The following are the various destruction methods that can be used depending on the form of media:

  • Switches, routers, and other network devices: Inside these machines, the storage media is fixed. Products often have a delete command but no destruction feature. It must be destroyed using one or more of the suitable methods mentioned above.
  • Flash-based environments: Those that have the interface of flash-based hard drives such as SATA or SCSI should be destroyed by using the block erase command if supported, using the manufacturer’s recommended destruction method if not supported, or using one or more of the appropriate techniques mentioned above.
  • Magnetic tape: These are the environments that store the data with micro magnet pieces on the flexible tape. It must be destroyed by exposing and de-magnetizing to solid magnetic media or by physical destruction methods such as burning or melting.
  • Units such as magnetic discs: These are media that store data with micro magnet parts on flexible (plate) or fixed media. It must be destroyed by exposing and de-magnetizing to solid magnetic media or by physical destruction methods such as burning or melting.
  • Mobile phones (Sim card and fixed memory areas): Portable smartphones have a delete command in fixed memory areas, but most do not have a destroy command. It must be destroyed using one or more of the suitable methods mentioned above.
  • Optical discs: These are data storage media such as CDs and DVDs. Physical destruction techniques such as incineration, fragmentation, and melting must be used to destroy it.
  • Peripherals such as printers with removable data recording media, fingerprint door access system: All data recording media must be verified to be removed and destroyed by using one or more of the above-mentioned appropriate methods according to their characteristics.
  • Peripherals such as printer, fingerprint door access system with fixed data recording media: Most of the systems in question have a delete command, but there is no destroying command. It must be destroyed using one or more of the suitable methods mentioned above.

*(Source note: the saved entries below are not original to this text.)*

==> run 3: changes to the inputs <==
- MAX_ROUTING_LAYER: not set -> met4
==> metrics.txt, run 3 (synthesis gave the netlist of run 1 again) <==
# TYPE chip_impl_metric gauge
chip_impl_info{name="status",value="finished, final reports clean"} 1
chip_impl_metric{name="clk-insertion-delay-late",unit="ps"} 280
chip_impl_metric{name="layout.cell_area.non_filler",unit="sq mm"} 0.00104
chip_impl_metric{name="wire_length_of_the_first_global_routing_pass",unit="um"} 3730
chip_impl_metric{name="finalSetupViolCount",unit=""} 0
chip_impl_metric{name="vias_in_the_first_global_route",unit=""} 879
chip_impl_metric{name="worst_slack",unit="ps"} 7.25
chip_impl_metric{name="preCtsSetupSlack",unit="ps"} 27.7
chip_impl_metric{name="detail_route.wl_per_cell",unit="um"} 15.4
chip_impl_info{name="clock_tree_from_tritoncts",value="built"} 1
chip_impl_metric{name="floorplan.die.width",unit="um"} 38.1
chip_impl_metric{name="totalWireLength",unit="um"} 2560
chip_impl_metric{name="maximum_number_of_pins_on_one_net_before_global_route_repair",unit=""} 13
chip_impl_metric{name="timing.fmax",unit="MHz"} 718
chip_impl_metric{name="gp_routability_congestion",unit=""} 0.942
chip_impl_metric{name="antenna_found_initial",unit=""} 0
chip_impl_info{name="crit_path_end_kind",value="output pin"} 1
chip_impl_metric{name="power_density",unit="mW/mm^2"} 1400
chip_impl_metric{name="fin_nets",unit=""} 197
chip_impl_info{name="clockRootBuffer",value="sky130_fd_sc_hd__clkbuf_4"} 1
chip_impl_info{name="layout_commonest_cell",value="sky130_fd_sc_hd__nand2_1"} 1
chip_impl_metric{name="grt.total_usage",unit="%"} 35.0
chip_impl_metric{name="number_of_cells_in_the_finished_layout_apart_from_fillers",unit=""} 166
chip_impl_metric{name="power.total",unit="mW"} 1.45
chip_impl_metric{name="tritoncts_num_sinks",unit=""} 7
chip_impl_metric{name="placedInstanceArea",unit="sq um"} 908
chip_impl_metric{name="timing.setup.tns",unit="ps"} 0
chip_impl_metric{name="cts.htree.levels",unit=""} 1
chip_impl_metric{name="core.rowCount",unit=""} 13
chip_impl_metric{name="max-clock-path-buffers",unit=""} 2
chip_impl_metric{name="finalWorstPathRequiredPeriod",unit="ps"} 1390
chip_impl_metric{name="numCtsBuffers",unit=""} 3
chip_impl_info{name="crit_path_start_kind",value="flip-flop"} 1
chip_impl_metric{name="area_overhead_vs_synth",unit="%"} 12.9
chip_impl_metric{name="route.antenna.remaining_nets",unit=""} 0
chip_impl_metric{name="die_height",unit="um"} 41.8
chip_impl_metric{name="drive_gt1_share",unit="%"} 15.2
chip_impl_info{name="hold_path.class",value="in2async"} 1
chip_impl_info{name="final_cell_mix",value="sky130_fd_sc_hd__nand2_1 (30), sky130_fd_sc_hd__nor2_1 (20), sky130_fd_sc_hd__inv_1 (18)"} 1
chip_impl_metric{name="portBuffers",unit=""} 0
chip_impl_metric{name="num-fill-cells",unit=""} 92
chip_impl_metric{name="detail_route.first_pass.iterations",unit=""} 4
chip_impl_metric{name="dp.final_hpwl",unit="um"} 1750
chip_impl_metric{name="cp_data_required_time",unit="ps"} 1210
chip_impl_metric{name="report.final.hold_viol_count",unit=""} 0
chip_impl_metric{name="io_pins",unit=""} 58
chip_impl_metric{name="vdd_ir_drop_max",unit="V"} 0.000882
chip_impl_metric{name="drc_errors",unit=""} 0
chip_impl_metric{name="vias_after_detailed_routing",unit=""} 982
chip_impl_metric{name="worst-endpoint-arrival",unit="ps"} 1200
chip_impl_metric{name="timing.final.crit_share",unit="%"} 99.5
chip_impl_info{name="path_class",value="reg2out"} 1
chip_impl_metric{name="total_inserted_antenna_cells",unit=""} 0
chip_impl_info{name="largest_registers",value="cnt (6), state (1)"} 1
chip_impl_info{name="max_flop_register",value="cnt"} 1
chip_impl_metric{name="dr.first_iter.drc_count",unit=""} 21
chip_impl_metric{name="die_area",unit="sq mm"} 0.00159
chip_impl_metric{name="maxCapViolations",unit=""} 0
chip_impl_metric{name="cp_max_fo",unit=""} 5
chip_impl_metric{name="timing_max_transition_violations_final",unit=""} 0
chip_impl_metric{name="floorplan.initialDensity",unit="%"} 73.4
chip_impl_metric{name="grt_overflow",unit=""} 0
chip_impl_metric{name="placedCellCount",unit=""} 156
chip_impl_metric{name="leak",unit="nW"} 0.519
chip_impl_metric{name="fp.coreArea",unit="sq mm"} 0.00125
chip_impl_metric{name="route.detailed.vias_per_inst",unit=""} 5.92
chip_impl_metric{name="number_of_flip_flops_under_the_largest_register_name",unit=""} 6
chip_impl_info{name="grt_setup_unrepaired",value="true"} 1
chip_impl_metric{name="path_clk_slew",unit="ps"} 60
[config.mk]
export PLATFORM = sky130hd
export DESIGN_NAME = ex_operand_stage
export DESIGN_NICKNAME = d
export VERILOG_FILES = /design/src/rtl/ex_operand_stage_pkg.sv /design/src/rtl/ex_operand_stage_fwd_mux.sv /design/src/rtl/ex_operand_stage.sv
export SDC_FILE = /design/constraint.sdc
export NUM_CORES = 1
export LEC_CHECK = 0
export ABC_AREA = 1
export ABC_CLOCK_PERIOD_IN_PS = 8200
export BUFFER_PORTS_ARGS = -buffer_cell sky130_fd_sc_hd__buf_2
export CAP_MARGIN = 20
export CORE_UTILIZATION = 30
export CTS_CLUSTER_SIZE = 10
export DETAILED_ROUTE_END_ITERATION = 12
export GPL_ROUTABILITY_DRIVEN = 0
export PLACE_DENSITY = 0.65
export SLEW_MARGIN = 10
export SYNTH_ARGS = -nofsm -noshare
export SYNTH_HDL_FRONTEND = slang
export SYNTH_SLANG_ARGS = --single-unit
[constraint.sdc]
create_clock -name clk -period 8.2 [get_ports clk]
set_input_delay 1.64 -clock clk [delete_from_list [all_inputs] [get_ports clk]]
set_output_delay 1.64 -clock clk [all_outputs]
set_load 0.02 [all_outputs]
[src/rtl/ex_operand_stage_pkg.sv]
// ex_operand_stage_pkg -- shared definitions for the ID/EX operand stage.
//   alu_op_e     : ALU operation encodings carried on ALUoperation.
//   idex_ctrl_t  : control/index fields of the ID/EX pipeline register.
//                  The data fields (rs1/rs2 data, immediate) are XLEN wide
//                  and live beside this struct in the top module.
package ex_operand_stage_pkg;

  typedef enum logic [3:0] {
    ALU_AND = 4'b0000,
    ALU_OR  = 4'b0001,
    ALU_ADD = 4'b0010,
    ALU_SUB = 4'b0110
  } alu_op_e;

  typedef struct packed {
    logic       valid;
    logic [4:0] rs1;
    logic [4:0] rs2;
    logic [4:0] rd;
    logic       alu_src;
    logic [3:0] aluop;
    logic       reg_write;
    logic       mem_read;
    logic       mem_write;
  } idex_ctrl_t;

endpackage

[src/rtl/ex_operand_stage_fwd_mux.sv]
// fwd_mux -- forwarding selector for one EX operand.
//   Only built when EX_OPERAND_FORWARDING_EN is defined.
//   rs              : source register index held in ID/EX
//   reg_data        : source data held in ID/EX
//   exmem_* / memwb_*: destination, write enable and result of the two
//                     younger pipeline stages
//   fwd_data        : selected operand; EX/MEM beats MEM/WB, x0 never forwards
`ifdef EX_OPERAND_FORWARDING_EN
module fwd_mux #(
  parameter int unsigned XLEN = 32
) (
  input  logic [4:0]      rs,
  input  logic [XLEN-1:0] reg_data,
  input  logic [4:0]      exmem_rd,
  input  logic            exmem_reg_write,
  input  logic [XLEN-1:0] exmem_result,
  input  logic [4:0]      memwb_rd,
  input  logic            memwb_reg_write,
  input  logic [XLEN-1:0] memwb_result,
  output logic [XLEN-1:0] fwd_data
);

  logic hit_exmem;
  logic hit_memwb;

  assign hit_exmem = exmem_reg_write & (exmem_rd != '0) & (exmem_rd == rs);
  assign hit_memwb = memwb_reg_write & (memwb_rd != '0) & (memwb_rd == rs);

  always_comb begin
    fwd_data = reg_data;
    if (hit_exmem)      fwd_data = exmem_result;
    else if (hit_memwb) fwd_data = memwb_result;
  end

endmodule
`endif

[src/rtl/ex_operand_stage.sv]
// ex_operand_stage -- ID/EX pipeline register with EX operand selection.
//   Inputs : clk, reset (async, active-high), id_* decode fields,
//            exmem_*/memwb_* forwarding sources, stall (hold), flush (bubble).
//   Outputs: ALUoperation, operand1, operand2, store_data, ex_rd,
//            ex_reg_write, ex_mem_read, ex_mem_write, ex_valid,
//            load_use_stall (request to hold IF/ID).
//   Macro  : EX_OPERAND_FORWARDING_EN enables the forwarding muxes; without
//            it operands come straight from the register and every RAW
//            hazard against EX or EX/MEM is resolved by stalling.
module ex_operand_stage
  import ex_operand_stage_pkg::*;
#(
  parameter int unsigned XLEN = 32
) (
  input  logic            clk,
  input  logic            reset,
  input  logic            id_valid,
  input  logic [XLEN-1:0] id_rs1_data,
  input  logic [XLEN-1:0] id_rs2_data,
  input  logic [XLEN-1:0] id_imm,
  input  logic [4:0]      id_rs1,
  input  logic [4:0]      id_rs2,
  input  logic [4:0]      id_rd,
  input  logic            id_alu_src,
  input  logic [3:0]      id_ALUoperation,
  input  logic            id_reg_write,
  input  logic            id_mem_read,
  input  logic            id_mem_write,
  input  logic [4:0]      exmem_rd,
  input  logic            exmem_reg_write,
  input  logic [XLEN-1:0] exmem_result,
  input  logic [4:0]      memwb_rd,
  input  logic            memwb_reg_write,
  input  logic [XLEN-1:0] memwb_result,
  input  logic            stall,
  input  logic            flush,
  output logic [3:0]      ALUoperation,
  output logic [XLEN-1:0] operand1,
  output logic [XLEN-1:0] operand2,
  output logic [XLEN-1:0] store_data,
  output logic [4:0]      ex_rd,
  output logic            ex_reg_write,
  output logic            ex_mem_read,
  output logic            ex_mem_write,
  output logic            ex_valid,
  output logic            load_use_stall
);

  idex_ctrl_t      ctrl_q;
  idex_ctrl_t      ctrl_d;
  logic [XLEN-1:0] rs1_data_q;
  logic [XLEN-1:0] rs2_data_q;
  logic [XLEN-1:0] imm_q;
  logic [XLEN-1:0] rs1_fwd;
  logic [XLEN-1:0] rs2_fwd;
  logic            load_hazard;

  always_comb begin
    ctrl_d           = '0;
    ctrl_d.valid     = id_valid;
    ctrl_d.rs1       = id_rs1;
    ctrl_d.rs2       = id_rs2;
    ctrl_d.rd        = id_rd;
    ctrl_d.alu_src   = id_alu_src;
    ctrl_d.aluop     = id_ALUoperation;
    ctrl_d.reg_write = id_reg_write;
    ctrl_d.mem_read  = id_mem_read;
    ctrl_d.mem_write = id_mem_write;
  end

  // A load in EX cannot forward its data yet: the consumer in ID waits a cycle.
  assign load_hazard = ctrl_q.valid & ctrl_q.mem_read & (ctrl_q.rd != '0) &
                       id_valid & ((ctrl_q.rd == id_rs1) | (ctrl_q.rd == id_rs2));

`ifdef EX_OPERAND_FORWARDING_EN
  assign load_use_stall = load_hazard;

  fwd_mux #(.XLEN(XLEN)) u_fwd_rs1 (
    .rs              (ctrl_q.rs1),
    .reg_data        (rs1_data_q),
    .exmem_rd        (exmem_rd),
    .exmem_reg_write (exmem_reg_write),
    .exmem_result    (exmem_result),
    .memwb_rd        (memwb_rd),
    .memwb_reg_write (memwb_reg_write),
    .memwb_result    (memwb_result),
    .fwd_data        (rs1_fwd)
  );

  fwd_mux #(.XLEN(XLEN)) u_fwd_rs2 (
    .rs              (ctrl_q.rs2),
    .reg_data        (rs2_data_q),
    .exmem_rd        (exmem_rd),
    .exmem_reg_write (exmem_reg_write),
    .exmem_result    (exmem_result),
    .memwb_rd        (memwb_rd),
    .memwb_reg_write (memwb_reg_write),
    .memwb_result    (memwb_result),
    .fwd_data        (rs2_fwd)
  );
`else
  logic ex_raw;
  logic exmem_raw;
  logic unused_fwd;

  // Without forwarding, any pending write to a source held in EX or EX/MEM
  // must retire before the consumer may leave ID.
  assign ex_raw    = ctrl_q.reg_write & (ctrl_q.rd != '0) &
                     ((ctrl_q.rd == id_rs1) | (ctrl_q.rd == id_rs2));
  assign exmem_raw = exmem_reg_write & (exmem_rd != '0) &
                     ((exmem_rd == id_rs1) | (exmem_rd == id_rs2));

  assign load_use_stall = load_hazard | ex_raw | exmem_raw;

  assign rs1_fwd = rs1_data_q;
  assign rs2_fwd = rs2_data_q;

  assign unused_fwd = ^{exmem_result, memwb_rd, memwb_reg_write, memwb_result,
                        ctrl_q.rs1, ctrl_q.rs2};
`endif

  // flush outranks stall; a load-use bubble only applies when not stalled.
  always_ff @(posedge clk or posedge reset) begin
    if (reset) begin
      ctrl_q     <= '0;
      rs1_data_q <= '0;
      rs2_data_q <= '0;
      imm_q      <= '0;
    end else if (flush || (!stall && load_use_stall)) begin
      ctrl_q     <= '0;
      rs1_data_q <= '0;
      rs2_data_q <= '0;
      imm_q      <= '0;
    end else if (!stall) begin
      ctrl_q     <= ctrl_d;
      rs1_data_q <= id_rs1_data;
      rs2_data_q <= id_rs2_data;
      imm_q      <= id_imm;
    end
  end

  assign ALUoperation = ctrl_q.aluop;
  assign ex_rd        = ctrl_q.rd;
  assign ex_reg_write = ctrl_q.reg_write;
  assign ex_mem_read  = ctrl_q.mem_read;
  assign ex_mem_write = ctrl_q.mem_write;
  assign ex_valid     = ctrl_q.valid;
  assign operand1     = rs1_fwd;
  assign operand2     = ctrl_q.alu_src ? imm_q : rs2_fwd;
  assign store_data   = rs2_fwd;

endmodule
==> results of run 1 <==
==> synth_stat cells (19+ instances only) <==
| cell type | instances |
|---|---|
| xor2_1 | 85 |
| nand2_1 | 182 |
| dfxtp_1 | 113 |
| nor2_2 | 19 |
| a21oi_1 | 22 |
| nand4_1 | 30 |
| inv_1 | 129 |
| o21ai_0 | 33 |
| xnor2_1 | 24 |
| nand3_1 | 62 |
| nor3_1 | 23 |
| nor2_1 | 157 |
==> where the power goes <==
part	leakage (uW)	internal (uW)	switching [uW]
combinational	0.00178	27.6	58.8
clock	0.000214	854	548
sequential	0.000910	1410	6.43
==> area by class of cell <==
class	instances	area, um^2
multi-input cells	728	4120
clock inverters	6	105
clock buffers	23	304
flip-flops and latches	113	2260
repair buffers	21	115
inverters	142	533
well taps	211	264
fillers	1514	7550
==> src/rtl/gpio_irq_prio_enc.sv <==
// Lowest-index-wins priority encoder over the eligible pending pins.
module gpio_irq_prio_enc
   import gpio_irq_pkg::*;
#(
   parameter int N_PINS = 16
) (
   input  logic [N_PINS-1:0] req,
   output logic              valid,
   output logic [ID_W-1:0]   id
);

   always_comb begin
      valid = |req;
      id    = '0;
      // Scan downward so the lowest set index is the last one written.
      for (int unsigned i = N_PINS; i > 0; i--) begin
         if (req[i-1]) id = ID_W'(i - 1);
      end
   end

endmodule
**config.mk**
```make
export PLATFORM = sky130hd
export DESIGN_NAME = seg7_scan_encoder
export DESIGN_NICKNAME = d
export VERILOG_FILES = /design/src/rtl/seg7_pkg.sv /design/src/rtl/seg7_pattern_decode.sv /design/src/rtl/seg7_scan_encoder.sv
export SDC_FILE = /design/constraint.sdc
export NUM_CORES = 1
export LEC_CHECK = 0
export BUFFER_PORTS_ARGS = -buffer_cell sky130_fd_sc_hd__buf_2
export CORE_AREA = 2 2 92 94
export DETAILED_ROUTE_END_ITERATION = 8
export DIE_AREA = 0 0 94 96
export PLACE_DENSITY = 0.69
export SETUP_SLACK_MARGIN = 0.3
export SLEW_MARGIN = 30
export SYNTH_ARGS = -nofsm -noshare
export SYNTH_HDL_FRONTEND = slang
export SYNTH_SLANG_ARGS = --single-unit
```
**constraint.sdc**
```tcl
create_clock -name clk -period 5.5 [get_ports clk]
set_clock_uncertainty 0.2 [all_clocks]
set_input_delay 0.275 -clock clk [delete_from_list [all_inputs] [get_ports clk]]
set_output_delay 0.275 -clock clk [all_outputs]
set_load 0.1 [all_outputs]
```
$ cat src/rtl/otter_id_ex_stage.sv
// otter_id_ex_stage: ID/EX pipeline register with flush, hold and load-use bubble insertion
module otter_id_ex_stage #(
    parameter int XLEN  = 32,
    parameter int CNT_W = 16
) (
    input  logic             clk,
    input  logic             rst_n,
    input  logic             id_valid_i,
    input  logic [XLEN-1:0]  id_pc_i,
    input  logic [XLEN-1:0]  id_ir_i,
    input  logic [XLEN-1:0]  id_rs1_data_i,
    input  logic [XLEN-1:0]  id_rs2_data_i,
    input  logic             id_alu_srca_i,
    input  logic [1:0]       id_alu_srcb_i,
    input  logic [3:0]       id_alu_fun_i,
    input  logic [1:0]       id_rf_wr_sel_i,
    input  logic             id_reg_write_i,
    input  logic             id_mem_read_i,
    input  logic             id_mem_write_i,
    input  logic             ex_flush_i,
    input  logic             ex_ready_i,
    output logic             id_stall_o,
    output logic             ex_valid_o,
    output logic [XLEN-1:0]  ex_pc_o,
    output logic [XLEN-1:0]  ex_ir_o,
    output logic [XLEN-1:0]  ex_rs1_data_o,
    output logic [XLEN-1:0]  ex_rs2_data_o,
    output logic             ex_alu_srca_o,
    output logic [1:0]       ex_alu_srcb_o,
    output logic [3:0]       ex_alu_fun_o,
    output logic [1:0]       ex_rf_wr_sel_o,
    output logic             ex_reg_write_o,
    output logic             ex_mem_read_o,
    output logic             ex_mem_write_o,
    output logic [4:0]       ex_rd_o,
    output logic [CNT_W-1:0] bubble_cnt_o
);
    localparam logic [6:0] OP_LUI    = 7'b0110111;
    localparam logic [6:0] OP_AUIPC  = 7'b0010111;
    localparam logic [6:0] OP_JAL    = 7'b1101111;
    localparam logic [6:0] OP_OP     = 7'b0110011;
    localparam logic [6:0] OP_STORE  = 7'b0100011;
    localparam logic [6:0] OP_BRANCH = 7'b1100011;
    localparam logic [XLEN-1:0] NOP  = XLEN'(32'h00000013);

    typedef struct packed {
        logic            valid;
        logic [XLEN-1:0] pc;
        logic [XLEN-1:0] ir;
        logic [XLEN-1:0] rs1;
        logic [XLEN-1:0] rs2;
        logic            srca;
        logic [1:0]      srcb;
        logic [3:0]      fun;
        logic [1:0]      wsel;
        logic            rw;
        logic            mr;
        logic            mw;
    } ex_t;

    ex_t              ex_q, ex_d, bubble, id_ex;
    logic [CNT_W-1:0] cnt_q, cnt_d;
    logic [4:0]       rd;
    logic [6:0]       opc;
    logic             use_rs1, use_rs2, hazard, do_bubble;

    assign rd  = ex_q.ir[11:7];
    assign opc = id_ir_i[6:0];

    // Detect a load in EX whose destination is read by the instruction in ID
    always_comb begin
        use_rs1   = !(opc == OP_LUI || opc == OP_AUIPC || opc == OP_JAL);
        use_rs2   = opc == OP_OP || opc == OP_STORE || opc == OP_BRANCH;
        hazard    = ex_q.valid && ex_q.mr && id_valid_i && rd != 5'd0 &&
                    ((use_rs1 && rd == id_ir_i[19:15]) || (use_rs2 && rd == id_ir_i[24:20]));
        id_stall_o = !ex_flush_i && (!ex_ready_i || hazard);
        do_bubble  = !ex_flush_i && ex_ready_i && hazard;
    end

    // Choose next register contents: flush, hold, bubble, then advance
    always_comb begin
        bubble    = '0;
        bubble.ir = NOP;
        id_ex     = '{valid: 1'b1, pc: id_pc_i, ir: id_ir_i, rs1: id_rs1_data_i, rs2: id_rs2_data_i,
                      srca: id_alu_srca_i, srcb: id_alu_srcb_i, fun: id_alu_fun_i, wsel: id_rf_wr_sel_i,
                      rw: id_reg_write_i, mr: id_mem_read_i, mw: id_mem_write_i};
        ex_d      = ex_flush_i ? bubble : !ex_ready_i ? ex_q : hazard ? bubble : id_valid_i ? id_ex : bubble;
        cnt_d     = (do_bubble && cnt_q != '1) ? cnt_q + CNT_W'(1) : cnt_q;
    end

    // Pipeline register and saturating bubble counter; reset leaves a bubble behind
    always_ff @(posedge clk or negedge rst_n) begin
        if (!rst_n) begin
            ex_q    <= '0;
            ex_q.ir <= NOP;
            cnt_q   <= '0;
        end else begin
            ex_q    <= ex_d;
            cnt_q   <= cnt_d;
        end
    end

    assign ex_valid_o     = ex_q.valid;
    assign ex_pc_o        = ex_q.pc;
    assign ex_ir_o        = ex_q.ir;
    assign ex_rs1_data_o  = ex_q.rs1;
    assign ex_rs2_data_o  = ex_q.rs2;
    assign ex_alu_srca_o  = ex_q.srca;
    assign ex_alu_srcb_o  = ex_q.srcb;
    assign ex_alu_fun_o   = ex_q.fun;
    assign ex_rf_wr_sel_o = ex_q.wsel;
    assign ex_reg_write_o = ex_q.rw;
    assign ex_mem_read_o  = ex_q.mr;
    assign ex_mem_write_o = ex_q.mw;
    assign ex_rd_o        = rd;
    assign bubble_cnt_o   = cnt_q;
endmodule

Since cardholder data in paper media is permanently and physically written on the media, the main media must be destroyed. While performing this process, it is necessary to divide the media into small pieces that are incomprehensible with paper shredding or shearing machines, horizontally and vertically, if possible, not to be put back together.

Cardholder data transferred from the original paper format to the electronic environment by scanning should be destroyed by using one or more of the above-mentioned appropriate methods, depending on the electronic environment in which they are located.